Background information
- Born: December 7, 1960 (age 65) Wilmington, Delaware, U.S.
- Genres: Free jazz; avant-garde jazz; free improvisation; post-bop;
- Occupation: Musician
- Instrument: Piano
- Years active: 1987–present
- Labels: Thirsty Ear; FMP; No More; hatOLOGY; RogueArt; ESP-Disk'; AUM Fidelity;
- Website: matthewshippjazzpianist.blogspot.com

= Matthew Shipp =

American pianist, composer, and bandleader (born 1960)

Matthew Shipp (born December 7, 1960) is an American avant-garde jazz pianist, composer, and bandleader.

== Early life and education ==
Shipp was raised in Wilmington, Delaware. His mother was a friend of trumpeter Clifford Brown.

He began playing piano at five years old. Shipp was strongly attracted to jazz, but also played in rock groups while in high school.

Shipp attended the University of Delaware for "a couple years" before dropping out. He opted instead to live with his parents and focus on practicing, though he frequently traveled to Philadelphia to pick up gigs as a cocktail pianist and to study with Dennis Sandole, who Shipp has cited as playing an important role in his development.

He later spent a year at the New England Conservatory of Music, where he studied with saxophonist and composer Joe Maneri, but again dropped out without completing a degree.

== Career ==
Shipp moved to New York in 1984 and has been very active since the early 1990s, appearing on dozens of albums as a leader, sideman, or producer. (Before making a living playing music, Shipp worked in a bookshop as an assistant manager. He was fired, threw some books at his boss, and decided he would not look for a day job anymore.)

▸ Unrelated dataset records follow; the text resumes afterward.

Context: an optimization exercise on an open-source flow, tuned for small area, a short achievable clock period and few clock cycles per item. The choices shown serve that exercise and are no tape-out recipe.
Only simulation tests tie the RTL to the original design; equivalence was not proved.
No activity file was given, so power comes from the tool's default toggle rates.

$ cat config.mk
export PLATFORM = sky130hd
export DESIGN_NAME = fat_dir_entry_name_decoder_core
export DESIGN_NICKNAME = fat_dir_entry_name_decoder_core
export VERILOG_FILES = /design/flow/design.v
export SDC_FILE = /design/flow/constraint.sdc
export NUM_CORES = 4
export LEC_CHECK = 0
export CAP_MARGIN = 20
export CORE_MARGIN = 2
export CORE_UTILIZATION = 40
export SLEW_MARGIN = 20
$ cat constraint.sdc
create_clock -name core_clock -period 6.0 [get_ports {aclk}]
set_input_delay 1.2000 -clock core_clock [delete_from_list [all_inputs] [get_ports {aclk}]]
set_output_delay 1.2000 -clock core_clock [all_outputs]
set_load 0.01 [all_outputs]
$ cat design.v
package fdn_pkg;
    localparam int ENTRY_W     = 256;
    localparam int IN_TDATA_W  = 264;
    localparam int NEW_DIR_BIT = 256;
    localparam int OUT_TDATA_W = 88;
    localparam int OUT_PAD_W   = 7;
    localparam int CHAR_W     = 8;
    localparam int CHAR_POS_W = 6;
    localparam int WORD_W     = 32;
    localparam int UNIT_W     = 16;
    localparam int SFN_MAX    = 12;
    localparam int SFN_LEN_W  = 4;
    localparam int LFN_POS_W  = 9;
    localparam int UNIT_IDX_W = 4;
    localparam int SEQ_W      = 5;
    localparam int UNITS_PER_ENTRY = 13;
    localparam logic [UNIT_IDX_W-1:0] UNIT_LAST = UNIT_IDX_W'(UNITS_PER_ENTRY - 1);
    localparam logic [CHAR_W-1:0] BYTE_END       = 8'h00;
    localparam logic [CHAR_W-1:0] BYTE_DELETED   = 8'hE5;
    localparam logic [CHAR_W-1:0] BYTE_DOT       = 8'h2E;
    localparam logic [CHAR_W-1:0] BYTE_SPACE     = 8'h20;
    localparam logic [CHAR_W-1:0] ATTR_LONG      = 8'h0F;
    localparam logic [CHAR_W-1:0] ATTR_VOLUME    = 8'h08;
    localparam logic [CHAR_W-1:0] ATTR_DIRECTORY = 8'h10;
    localparam logic [UNIT_W-1:0] UNIT_EMPTY     = 16'h0000;
    localparam logic [UNIT_W-1:0] UNIT_PAD       = 16'hFFFF;
    localparam logic [UNITS_PER_ENTRY*5-1:0] UNIT_OFFSET = {
        5'd30, 5'd28, 5'd24, 5'd22, 5'd20, 5'd18, 5'd16, 5'd14, 5'd9, 5'd7, 5'd5, 5'd3, 5'd1
    };
    typedef enum logic [2:0] {
        ST_IDLE,
        ST_LFN_WRITE,
        ST_LONG_SCAN,
        ST_SHORT_EMIT,
        ST_END_MARK
    } fsm_state_t;
    typedef struct packed {
        logic [SFN_MAX-1:0][CHAR_W-1:0] chars;
        logic [SFN_LEN_W-1:0]           len;
    } sfn_t;
endpackage
import fdn_pkg::*;
module fdn_short_name (
    input  logic [10:0][7:0] name_bytes,
    output fdn_pkg::sfn_t    sfn
);
    logic [SFN_MAX-1:0][CHAR_W-1:0] padded;
    assign padded = {CHAR_W'(0), name_bytes};
    always_comb begin
        logic [SFN_LEN_W-1:0] stem_len;
        logic [1:0]           ext_len;
        logic                 has_ext;
        logic                 stop;
        logic [SFN_LEN_W-1:0] rel;
        stem_len = SFN_LEN_W'(8);
        stop     = 1'b0;
        for (int k = 0; k < 8; k++) begin
            if (!stop && padded[k] == BYTE_SPACE) begin
                stem_len = SFN_LEN_W'(k);
                stop     = 1'b1;
            end
        end
        has_ext = (padded[8] != BYTE_SPACE);
        ext_len = 2'd3;
        stop    = 1'b0;
        for (int j = 0; j < 3; j++) begin
            if (!stop && padded[8 + j] == BYTE_SPACE) begin
                ext_len = 2'(j);
                stop    = 1'b1;
            end
        end
        for (int k = 0; k < SFN_MAX; k++) begin
            rel = SFN_LEN_W'(k) - stem_len;
            if (SFN_LEN_W'(k) < stem_len) begin
                sfn.chars[k] = padded[k];
            end else if (has_ext && rel == '0) begin
                sfn.chars[k] = BYTE_DOT;
            end else if (has_ext && rel <= {2'b00, ext_len}) begin
                case (rel)
                    4'd1:    sfn.chars[k] = padded[8];
                    4'd2:    sfn.chars[k] = padded[9];
                    4'd3:    sfn.chars[k] = padded[10];
                    default: sfn.chars[k] = '0;
                endcase
            end else begin
                sfn.chars[k] = '0;
            end
        end
        sfn.len = SFN_LEN_W'(SFN_MAX);
        stop    = 1'b0;
        for (int k = 0; k < SFN_MAX; k++) begin
            if (!stop && sfn.chars[k] == '0) begin
                sfn.len = SFN_LEN_W'(k);
                stop    = 1'b1;
            end
        end
    end
endmodule
import fdn_pkg::*;
module fdn_name_ram #(
    parameter int DEPTH = 64,
    localparam int AW = $clog2(DEPTH)
) (
    input  logic          clk,
    input  logic          rst_n,
    input  logic          clear,
    input  logic          wr_en,
    input  logic [AW-1:0] wr_addr,
    input  logic [7:0]    wr_data,
    input  logic [AW-1:0] rd_addr,
    output logic [7:0]    rd_data
);
    logic [CHAR_W-1:0] mem [DEPTH];
    logic [DEPTH-1:0]  valid_reg;
    logic [CHAR_W-1:0] rd_data_reg;
    logic              rd_valid_reg;
    always_ff @(posedge clk) begin
        if (wr_en) begin
            mem[wr_addr] <= wr_data;
        end
        rd_data_reg <= mem[rd_addr];
    end
    always_ff @(posedge clk) begin
        if (!rst_n) begin
            valid_reg    <= '0;
            rd_valid_reg <= 1'b0;
        end else begin
            rd_valid_reg <= valid_reg[rd_addr];
            if (clear) begin
                valid_reg <= '0;
            end else if (wr_en) begin
                valid_reg[wr_addr] <= 1'b1;
            end
        end
    end
    assign rd_data = rd_valid_reg ? rd_data_reg : '0;
endmodule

He was initially most active in free jazz but has since branched out, particularly exploring music that touches on contemporary classical, hip-hop, and electronica. Earlier in his career, Shipp was compared to some of his predecessors in the jazz piano pantheon, but has since been recognized as a complete stylistic innovator on the piano, with AllMusic referring to his "unique, instantly recognizable style", and Larry Blumenfeld in Jazziz magazine referring to Shipp as "stunning in originality" and to his album 4D as "further proof of his idiosyncratic genius".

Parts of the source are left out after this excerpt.